The process of inflammation
Inflammation is a complex, stereotypical reaction of the body in response to damage of cells in vascularized tissues. In avascular tissue such as the normal cornea or within the disc space, true inflammation does not occur. The cardinal signs of inflammation presented earlier, including redness, swelling, heat, pain and deranged function, have been known for thousands of years. The inflammatory response can be divided temporally into hyperacute, acute, subacute, and chronic inflammation. The response can be based on the degree of tissue damage, such as superficial or profound, or on the immunopathological mechanisms such as allergic, or inflammation mediated by cytotoxic antibodies, or inflammation mediated by immune complexes, or delayed-type hypersensitivity reactions. As presented earlier, the development of inflammatory reactions is controlled by cytokines, by products of the plasma enzyme systems (complement, the coagulation system, the kinin and fibrinolytic pathways), by lipid mediators (prostaglandins and leukotrienes) released from different cells, and by vasoactive mediators released from mast cells, basophils, and platelets. These inflammatory mediators controlling different types of reactions differ from one another. Fast-acting mediators such as the vasoactive amines and the products of the kinin system modulate the immediate response.

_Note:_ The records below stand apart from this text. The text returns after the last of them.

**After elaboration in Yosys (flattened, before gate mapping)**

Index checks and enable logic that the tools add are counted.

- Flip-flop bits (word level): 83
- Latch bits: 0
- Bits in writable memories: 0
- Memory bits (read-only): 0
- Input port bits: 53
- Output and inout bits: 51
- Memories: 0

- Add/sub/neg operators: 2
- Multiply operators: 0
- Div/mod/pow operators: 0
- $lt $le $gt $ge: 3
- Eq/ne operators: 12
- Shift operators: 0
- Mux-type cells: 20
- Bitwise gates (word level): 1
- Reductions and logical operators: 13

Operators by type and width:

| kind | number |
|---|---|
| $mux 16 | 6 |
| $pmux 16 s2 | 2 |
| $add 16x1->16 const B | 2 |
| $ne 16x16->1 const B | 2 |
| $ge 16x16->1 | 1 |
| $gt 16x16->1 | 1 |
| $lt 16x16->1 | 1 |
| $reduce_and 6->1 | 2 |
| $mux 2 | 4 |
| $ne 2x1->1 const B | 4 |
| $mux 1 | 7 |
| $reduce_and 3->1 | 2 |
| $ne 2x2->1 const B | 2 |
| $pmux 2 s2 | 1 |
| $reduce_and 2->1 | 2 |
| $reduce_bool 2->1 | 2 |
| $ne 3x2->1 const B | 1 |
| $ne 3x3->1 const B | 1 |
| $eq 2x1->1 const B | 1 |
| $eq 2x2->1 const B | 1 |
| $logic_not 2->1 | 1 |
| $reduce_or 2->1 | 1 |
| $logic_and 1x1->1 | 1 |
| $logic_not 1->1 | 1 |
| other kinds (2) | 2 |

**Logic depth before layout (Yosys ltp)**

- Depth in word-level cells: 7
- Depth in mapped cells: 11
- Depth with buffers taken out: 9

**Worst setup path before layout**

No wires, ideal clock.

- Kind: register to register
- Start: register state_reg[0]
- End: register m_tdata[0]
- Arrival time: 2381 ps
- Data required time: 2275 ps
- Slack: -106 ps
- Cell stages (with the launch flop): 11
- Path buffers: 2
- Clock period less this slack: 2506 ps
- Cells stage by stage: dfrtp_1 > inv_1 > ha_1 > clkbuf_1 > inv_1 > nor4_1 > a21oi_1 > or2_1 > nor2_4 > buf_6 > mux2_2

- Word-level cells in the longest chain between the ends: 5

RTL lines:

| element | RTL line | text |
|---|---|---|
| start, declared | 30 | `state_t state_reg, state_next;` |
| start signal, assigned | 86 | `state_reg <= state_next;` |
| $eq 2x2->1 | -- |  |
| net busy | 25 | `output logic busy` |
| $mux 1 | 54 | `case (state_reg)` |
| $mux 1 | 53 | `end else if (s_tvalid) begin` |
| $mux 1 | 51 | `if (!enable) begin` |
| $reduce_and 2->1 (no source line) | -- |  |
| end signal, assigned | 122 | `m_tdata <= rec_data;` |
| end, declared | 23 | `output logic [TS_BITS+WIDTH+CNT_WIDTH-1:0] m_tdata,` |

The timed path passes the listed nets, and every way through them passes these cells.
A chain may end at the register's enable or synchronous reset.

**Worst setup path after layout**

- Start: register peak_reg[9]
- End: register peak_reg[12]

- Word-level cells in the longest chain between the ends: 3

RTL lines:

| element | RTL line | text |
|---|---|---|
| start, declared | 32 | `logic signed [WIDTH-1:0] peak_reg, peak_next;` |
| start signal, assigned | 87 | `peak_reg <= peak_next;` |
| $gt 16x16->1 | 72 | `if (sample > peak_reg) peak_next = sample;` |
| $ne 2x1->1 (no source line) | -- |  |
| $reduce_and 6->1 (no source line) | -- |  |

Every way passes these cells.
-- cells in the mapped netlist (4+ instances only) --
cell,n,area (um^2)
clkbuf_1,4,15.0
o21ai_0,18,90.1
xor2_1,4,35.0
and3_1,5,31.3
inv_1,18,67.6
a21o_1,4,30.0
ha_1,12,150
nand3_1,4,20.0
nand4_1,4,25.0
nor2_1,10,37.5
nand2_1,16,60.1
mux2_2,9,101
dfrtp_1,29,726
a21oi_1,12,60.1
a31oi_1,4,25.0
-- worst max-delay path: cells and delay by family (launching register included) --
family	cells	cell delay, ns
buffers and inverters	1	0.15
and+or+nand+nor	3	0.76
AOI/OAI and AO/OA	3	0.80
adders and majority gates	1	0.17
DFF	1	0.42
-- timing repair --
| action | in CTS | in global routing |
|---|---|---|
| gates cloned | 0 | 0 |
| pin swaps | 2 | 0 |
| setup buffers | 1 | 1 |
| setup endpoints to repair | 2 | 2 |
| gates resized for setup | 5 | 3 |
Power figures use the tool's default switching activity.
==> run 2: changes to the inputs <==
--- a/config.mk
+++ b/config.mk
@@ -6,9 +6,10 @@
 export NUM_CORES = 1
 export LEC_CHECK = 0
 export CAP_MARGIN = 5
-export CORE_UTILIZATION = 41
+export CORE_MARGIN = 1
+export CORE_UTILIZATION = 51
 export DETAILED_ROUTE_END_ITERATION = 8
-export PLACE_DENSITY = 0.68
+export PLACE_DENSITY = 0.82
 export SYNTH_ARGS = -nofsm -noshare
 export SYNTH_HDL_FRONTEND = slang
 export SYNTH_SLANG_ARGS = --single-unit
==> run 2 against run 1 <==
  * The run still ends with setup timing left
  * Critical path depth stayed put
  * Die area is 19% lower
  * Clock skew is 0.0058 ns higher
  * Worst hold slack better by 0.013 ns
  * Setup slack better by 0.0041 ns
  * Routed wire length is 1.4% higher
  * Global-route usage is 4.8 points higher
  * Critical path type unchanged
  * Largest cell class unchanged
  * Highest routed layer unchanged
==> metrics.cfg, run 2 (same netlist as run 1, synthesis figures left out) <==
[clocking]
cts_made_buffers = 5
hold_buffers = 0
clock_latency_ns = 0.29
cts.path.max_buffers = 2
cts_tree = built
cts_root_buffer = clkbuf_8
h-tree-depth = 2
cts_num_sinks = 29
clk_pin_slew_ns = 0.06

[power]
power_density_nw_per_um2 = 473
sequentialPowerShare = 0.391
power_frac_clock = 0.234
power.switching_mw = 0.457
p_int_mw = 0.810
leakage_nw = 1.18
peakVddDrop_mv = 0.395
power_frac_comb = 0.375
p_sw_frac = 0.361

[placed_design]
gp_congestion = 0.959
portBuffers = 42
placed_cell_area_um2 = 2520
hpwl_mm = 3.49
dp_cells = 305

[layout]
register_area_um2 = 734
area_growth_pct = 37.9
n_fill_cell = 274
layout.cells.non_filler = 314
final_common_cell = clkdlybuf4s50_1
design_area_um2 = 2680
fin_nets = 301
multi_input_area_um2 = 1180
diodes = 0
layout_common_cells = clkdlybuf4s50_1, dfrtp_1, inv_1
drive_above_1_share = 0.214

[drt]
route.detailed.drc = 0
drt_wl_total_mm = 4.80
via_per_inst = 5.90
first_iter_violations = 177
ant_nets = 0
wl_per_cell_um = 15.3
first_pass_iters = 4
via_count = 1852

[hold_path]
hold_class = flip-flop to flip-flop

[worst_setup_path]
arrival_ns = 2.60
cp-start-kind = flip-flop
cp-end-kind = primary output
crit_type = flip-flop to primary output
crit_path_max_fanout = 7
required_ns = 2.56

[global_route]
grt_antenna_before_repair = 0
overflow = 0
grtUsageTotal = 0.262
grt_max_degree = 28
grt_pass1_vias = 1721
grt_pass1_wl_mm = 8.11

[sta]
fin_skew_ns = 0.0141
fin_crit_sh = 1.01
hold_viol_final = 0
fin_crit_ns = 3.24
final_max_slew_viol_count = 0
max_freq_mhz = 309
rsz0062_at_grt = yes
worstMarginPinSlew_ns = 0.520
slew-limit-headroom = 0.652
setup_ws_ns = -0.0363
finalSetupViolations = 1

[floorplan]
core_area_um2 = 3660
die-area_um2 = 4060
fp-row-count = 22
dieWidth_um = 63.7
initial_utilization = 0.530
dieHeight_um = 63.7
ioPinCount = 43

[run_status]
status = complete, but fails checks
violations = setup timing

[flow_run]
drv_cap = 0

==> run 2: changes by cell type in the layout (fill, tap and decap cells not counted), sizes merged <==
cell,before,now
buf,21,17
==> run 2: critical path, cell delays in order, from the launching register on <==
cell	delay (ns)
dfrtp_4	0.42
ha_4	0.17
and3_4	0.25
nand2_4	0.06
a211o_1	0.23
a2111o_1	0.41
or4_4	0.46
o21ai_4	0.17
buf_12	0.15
==> config.mk <==
export PLATFORM = sky130hd
export DESIGN_NAME = axi4_r_burst_arbiter
export DESIGN_NICKNAME = d
export VERILOG_FILES = /design/src/rtl/axi4_r_burst_arbiter.sv
export SDC_FILE = /design/constraint.sdc
export NUM_CORES = 1
export LEC_CHECK = 0
export BUFFER_PORTS_ARGS = -buffer_cell sky130_fd_sc_hd__clkbuf_2
export CAP_MARGIN = 40
export CORE_UTILIZATION = 24
export DETAILED_ROUTE_END_ITERATION = 16
export GPL_ROUTABILITY_DRIVEN = 0
export GPL_TIMING_DRIVEN = 0
export PLACE_DENSITY = 0.8
export SYNTH_ARGS = -nofsm -noshare
export SYNTH_HDL_FRONTEND = slang
export SYNTH_SLANG_ARGS = --single-unit
export TNS_END_PERCENT = 20
==> constraint.sdc <==
create_clock -name axi4_aclk -period 1.4 [get_ports axi4_aclk]
set_clock_uncertainty 0.05 [all_clocks]
set_input_delay 0.14 -clock axi4_aclk [delete_from_list [all_inputs] [get_ports axi4_aclk]]
set_output_delay 0.14 -clock axi4_aclk [all_outputs]
set_load 0.02 [all_outputs]
$ cat config.mk
export PLATFORM = sky130hd
export DESIGN_NAME = mmio_uart_tx
export DESIGN_NICKNAME = d
export VERILOG_FILES = /design/src/rtl/mmio_uart_tx.sv
export SDC_FILE = /design/constraint.sdc
export NUM_CORES = 1
export LEC_CHECK = 0
export BUFFER_PORTS_ARGS = -buffer_cell sky130_fd_sc_hd__buf_2
export CAP_MARGIN = 20
export CORE_ASPECT_RATIO = 1.2
export CORE_MARGIN = 2
export CORE_UTILIZATION = 40
export DETAILED_ROUTE_END_ITERATION = 8
export GPL_TIMING_DRIVEN = 0
export HOLD_SLACK_MARGIN = 0.1
export PLACE_DENSITY = 0.55
export SYNTH_ARGS = -nofsm -noshare
export SYNTH_HDL_FRONTEND = slang
export SYNTH_SLANG_ARGS = --single-unit
$ cat constraint.sdc
create_clock -name clock -period 4.1 [get_ports clock]
set_clock_uncertainty 0.2 [all_clocks]
set_input_delay 0.41 -clock clock [delete_from_list [all_inputs] [get_ports clock]]
set_output_delay 0.41 -clock clock [all_outputs]
set_load 0.02 [all_outputs]
$ cat src/rtl/mmio_uart_tx.sv
// Memory-mapped 8N1 UART transmitter sitting on the CPU data-memory store bus.
// Claims stores to TX_ADDR/STAT_ADDR, queues bytes in a FIFO and shifts them out LSB first.
module mmio_uart_tx #(
   parameter int          CLKS_PER_BIT = 868,
   parameter int          FIFO_DEPTH   = 16,
   parameter logic [31:0] TX_ADDR      = 32'h0000_8000,
   parameter logic [31:0] STAT_ADDR    = 32'h0000_8001
) (
   input  logic        clock,
   input  logic        reset,
   input  logic [31:0] addr,
   input  logic [31:0] wdata,
   input  logic        wmem,
   output logic        dram_we,
   output logic [31:0] rdata,
   output logic        txd,
   output logic        busy
);

   localparam int PTR_W  = $clog2(FIFO_DEPTH);
   localparam int CNT_W  = PTR_W + 1;
   localparam int BAUD_W = $clog2(CLKS_PER_BIT);
   localparam logic [BAUD_W-1:0] BAUD_LAST = BAUD_W'(CLKS_PER_BIT - 1);
   localparam logic [CNT_W-1:0]  CNT_FULL  = CNT_W'(FIFO_DEPTH);

   typedef enum logic [1:0] {S_IDLE, S_START, S_DATA, S_STOP} state_t;

   state_t            r_state, w_state_nxt;
   logic [BAUD_W-1:0] r_baud, w_baud_nxt;
   logic [2:0]        r_bit, w_bit_nxt;
   logic [7:0]        r_shift, w_shift_nxt;
   logic [7:0]        r_mem [FIFO_DEPTH];
   logic [PTR_W-1:0]  r_wptr, r_rptr;
   logic [CNT_W-1:0]  r_count;
   logic              r_ovf;

   logic w_hit_tx, w_hit_stat, w_push, w_pop, w_accept;
   logic w_empty, w_full, w_baud_last, w_ovf_clr;

   assign w_hit_tx    = (addr == TX_ADDR);
   assign w_hit_stat  = (addr == STAT_ADDR);
   assign w_push      = wmem & w_hit_tx;
   assign w_ovf_clr   = wmem & w_hit_stat & wdata[3];
   assign w_empty     = (r_count == '0);
   assign w_full      = (r_count == CNT_FULL);
   // A pop on the same edge frees the slot, so a full FIFO can still take a push.
   assign w_accept    = w_push & (~w_full | w_pop);
   assign w_baud_last = (r_baud == BAUD_LAST);

   assign dram_we = wmem & ~(w_hit_tx | w_hit_stat);
   assign busy    = (r_state != S_IDLE);
   assign rdata   = w_hit_stat ? {28'b0, r_ovf, busy, w_full, w_empty} : 32'b0;

   always_ff @(posedge clock) begin
      if (reset) begin
         r_wptr  <= '0;
         r_rptr  <= '0;
         r_count <= '0;
         r_ovf   <= 1'b0;
      end else begin
         if (w_accept) r_wptr <= r_wptr + 1'b1;
         if (w_pop)    r_rptr <= r_rptr + 1'b1;
         case ({w_accept, w_pop})
            2'b10:   r_count <= r_count + 1'b1;
            2'b01:   r_count <= r_count - 1'b1;
            default: r_count <= r_count;
         endcase
         if (w_push & ~w_accept) r_ovf <= 1'b1;
         else if (w_ovf_clr)     r_ovf <= 1'b0;
      end
   end

   always_ff @(posedge clock) begin
      if (w_accept) r_mem[r_wptr] <= wdata[7:0];
   end

   always_ff @(posedge clock) begin
      if (reset) begin
         r_state <= S_IDLE;
         r_baud  <= '0;
         r_bit   <= '0;
         r_shift <= '0;
      end else begin
         r_state <= w_state_nxt;
         r_baud  <= w_baud_nxt;
         r_bit   <= w_bit_nxt;
         r_shift <= w_shift_nxt;
      end
   end

   always_comb begin
      w_state_nxt = r_state;
      w_baud_nxt  = r_baud + 1'b1;
      w_bit_nxt   = r_bit;
      w_shift_nxt = r_shift;
      w_pop       = 1'b0;
      case (r_state)
         S_IDLE: begin
            w_baud_nxt = '0;
            if (!w_empty) begin
               w_pop       = 1'b1;
               w_shift_nxt = r_mem[r_rptr];
               w_state_nxt = S_START;
            end
         end
         S_START: begin
            if (w_baud_last) begin
               w_baud_nxt  = '0;
               w_bit_nxt   = '0;
               w_state_nxt = S_DATA;
            end
         end
         S_DATA: begin
            if (w_baud_last) begin
               w_baud_nxt  = '0;
               w_shift_nxt = {1'b0, r_shift[7:1]};
               if (r_bit == 3'd7) w_state_nxt = S_STOP;
               else               w_bit_nxt   = r_bit + 1'b1;
            end
         end
         S_STOP: begin
            // Chain straight into the next start bit so queued frames have no idle gap.
            if (w_baud_last) begin
               w_baud_nxt = '0;
               if (!w_empty) begin
                  w_pop       = 1'b1;
                  w_shift_nxt = r_mem[r_rptr];
                  w_state_nxt = S_START;
               end else begin
                  w_state_nxt = S_IDLE;
               end
            end
         end
         default: w_state_nxt = S_IDLE;
      endcase
   end

   always_comb begin
      case (r_state)
         S_START: txd = 1'b0;
         S_DATA:  txd = r_shift[0];
         default: txd = 1'b1;
      endcase
   end

endmodule
==> metrics.md <==
| Metric | Value |
|---|---|
| CTS clock-pin slew for the worst setup and hold paths | about 0.070 ns |
| Cts repair resizes | 0 |
| Worst Hold Class | in2reg |
| Syn Std Cell Area | about 7500 sq um |
| Gpl congestion | approximately 0.76 |
| 1st-pass router iterations | 4 |
| Post-synth EDFFs | around 130 |
| Antenna violations before repair | 0 |
| Arr. time, crit path | ~3.8 ns |
| IO Pins | roughly 100 |
| TritonCTS Sinks | about 170 |
| Starting DRT DRC Count | 220 |
| Die X | 129 um |
| Max-cap viol count | 0 |
| Period utilization | ~88% |
| Layout Nets | between 600 and 700 |
| Hold WS | between 0.1 and 0.15 ns |
| Count of distinct cell types in the synthesized netlist | 53 |
| Worst Tran Pin Value | ~0.67 ns |
| WS Path Type | reg2reg |
| Vias in the first global route | 4479 |
| Synth async-reset ratio | 0% |
| Primary FF master, synth | edfxtp_1 |
| Input/output buffers | just under 50 |
| Layout cells sized above 1 | 24.7% |
| Worst skew pair latency | between 0.4 and 0.5 ns |
| Wirelength per Cell | about 18 um |
| Peak VDD IR | around 0.00029 V |
| Setup TNS | 0 ns |
| Worst setup SP type | flop |
| Endpoints failing setup | 0 |
| Root Buffer | clkbuf_16 |
| Crit. End Element | flop |
| F_max | roughly 0.28 GHz |
| P&R area growth vs syn | 17.1% |
| Status | completed |
| CTS tree | yes |
| Row count | 55 |
| Mean Syn Cell Area | approximately 15 sq um |
| Power per Cell Area | 410 nW/um^2 |
| Min Tclk post-route | roughly 3.6 ns |
| Die Area | ~20000 sq um |
| Via count | 4337 |
| N_diodes | 0 |
| Via/cell ratio | 5.00 |
| Largest net degree at the start of global routing | 18 |
| Core footprint | approximately 19000 sq um |
| Die height | 154 um |
| Clk buf depth | 2 |
| Htree depth | 4 |
| Crit-path max FO | 17 |
| Required time of the worst setup path | between 4 and 5 ns |
| Initial cell density of the core | between 40% and 50% |
| WL final | 15500 um |
| DRC errors left | 0 |
| Congestion Overflow GR | 0 |
| Total GRT Usage | between 10% and 20% |
| Seq cells post-synth | around 170 |
| Post-route ant nets | 0 |
| Cells after Synth | between 500 and 600 |
| Warnings from Yosys | 0 |
| Fin. max-slew vios | 0 |
| Post-CTS Hold Buffers | 0 |
| Slew headroom | 55.6% |
| Dpl hpwl | ~11000 um |
| Post-CTS setup buffers | 0 |
| Leakage | approximately 0.0031 uW |
| CTS Buf Count | 17 |
| RSZ-0062 raised after global routing | false |
| Final Hold Fails | 0 |
| Sequential share of the synthesized area | about three fifths |
| First-pass GRT wire length | ~24000 um |
==> sequential cells by signal (all words and copies together), names as in the netlist, named ones only <==
| register | count |
|---|---|
| r_mem | 128 |
| r_baud | 10 |
| r_count | 5 |
| r_state | 2 |
| r_rptr | 4 |
| r_bit | 3 |
| r_shift | 8 |
| r_ovf | 1 |
| r_wptr | 4 |
==> critical path, cell delays in order (launching register included) <==
cell	delay, ns
dfxtp_1	0.37
ha_1	0.24
and4b_1	0.27
a41oi_2	0.21
o21ba_4	0.27
nor2_4	0.25
inv_1	0.14
ha_1	0.19
clkbuf_1	0.19
xor2_1	0.18
ha_1	0.20
a21oi_1	0.24
xor2_1	0.11
or3_1	0.31
a21oi_1	0.15
==> report_power, final <==
group	switching [uW]	internal, uW
logic	58.5	35.0
registers	0.000000859	1840
clock network	706	987
total	764	2860
==> worst paths after layout <==
kind / from / end / slack [ns] / cells past startpoint
worst max-delay path: r_baud[0]$_SDFF_PP0_ / r_count[2]$_SDFFE_PP0P_ / 0.49 / 14
worst min-delay path: wmem / r_ovf$_SDFFE_PP0P_ / 0.13 / 3
worst max register to register: r_baud[0]$_SDFF_PP0_ / r_count[2]$_SDFFE_PP0P_ / 0.49 / 14
worst min register to register: r_bit[2]$_SDFFE_PP0P_ / r_bit[2]$_SDFFE_PP0P_ / 0.26 / 2
==> cells in the final DEF (no fill, tap or decap), types with 17 or more instances in the layout <==
cell,instances
and3_1,17
dfxtp_1,41
nand2_1,19
inv_1,18
a21oi_1,20
clkbuf_16,17
buf_2,53
nor2_1,31
conb_1,28
buf_4,28
edfxtp_1,128
==> logic make-up after synthesis <==
group / synth area share [%]
muxes: 13.5
and+or+nand+nor: 9.55
buffers and inverters: 5.67
AOI/OAI and AO/OA: 5.02
adders and majority gates: 2.65
other: 0.0497
xor gates and xnor gates: 1.74
DFF: 61.8
==> stage by stage <==
stage / std cells / worst slack [ns] / instance area (sq um) / power, uW / util [%]
after floorplan: 531 / 0.803 / 7650 / 1920 / -
after global placement: 836 / 0.356 / 8220 / 1960 / 44.1
after detailed placement: 836 / 0.283 / 8220 / 1970 / 44.1
after CTS: 868 / 0.249 / 8850 / 3670 / 47.4
after global routing: 867 / 0.215 / 8840 / 3740 / 47.4
final: 867 / 0.493 / 8840 / 3620 / 47.4
==> synthesized netlist by cell type (10+ instances only) <==
cell | n | area (sq um)
nor2_1 | 31 | 116
clkbuf_1 | 10 | 37.5
nand3_1 | 10 | 50.1
inv_1 | 18 | 67.6
dfxtp_1 | 41 | 821
mux4_2 | 16 | 360
edfxtp_1 | 128 | 3840
and3_1 | 17 | 106
a21oi_1 | 20 | 100
nand2_1 | 19 | 71.3
buf_4 | 28 | 210
mux2i_1 | 14 | 140
mux4_1 | 16 | 420
ha_1 | 16 | 200
==> final cells by class <==
| cell class | count | area (sq um) |
|---|---|---|
| well taps | 256 | 320 |
| clock buffers | 18 | 429 |
| inverters | 19 | 71.3 |
| fillers | 1669 | 9810 |
| plain buffers | 48 | 353 |
| multi-input cells | 294 | 2560 |
| clock inverters | 14 | 200 |
| flip-flops and latches | 169 | 4660 |
| repair buffers | 49 | 245 |
==> metal layers <==
metal	share of wire, %	track usage [%]	vias up
li1	-	-	2080
met1	41	19.9	2149
met2	53	28.5	87
met3	3.3	3.39	21
met4	2.7	8.35	0
met5	0	0	-
Power figures use the tool's default switching activity.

Later, newly synthesized mediators such as leukotrienes are involved in the accumulation and activation of other cells. Once the leukocytes have arrived at the site of inflammation, they release mediators that control the later accumulation and activation of other cells. However, it is important to realize that in inflammatory reactions initiated by the immune system the ultimate control is exerted by the antigen itself, in the same way as it controls the immune response itself. For this reason, the cellular accumulation at the site of a chronic infection or in an autoimmune reaction is quite different from that at sites where the antigenic stimulus is rapidly cleared.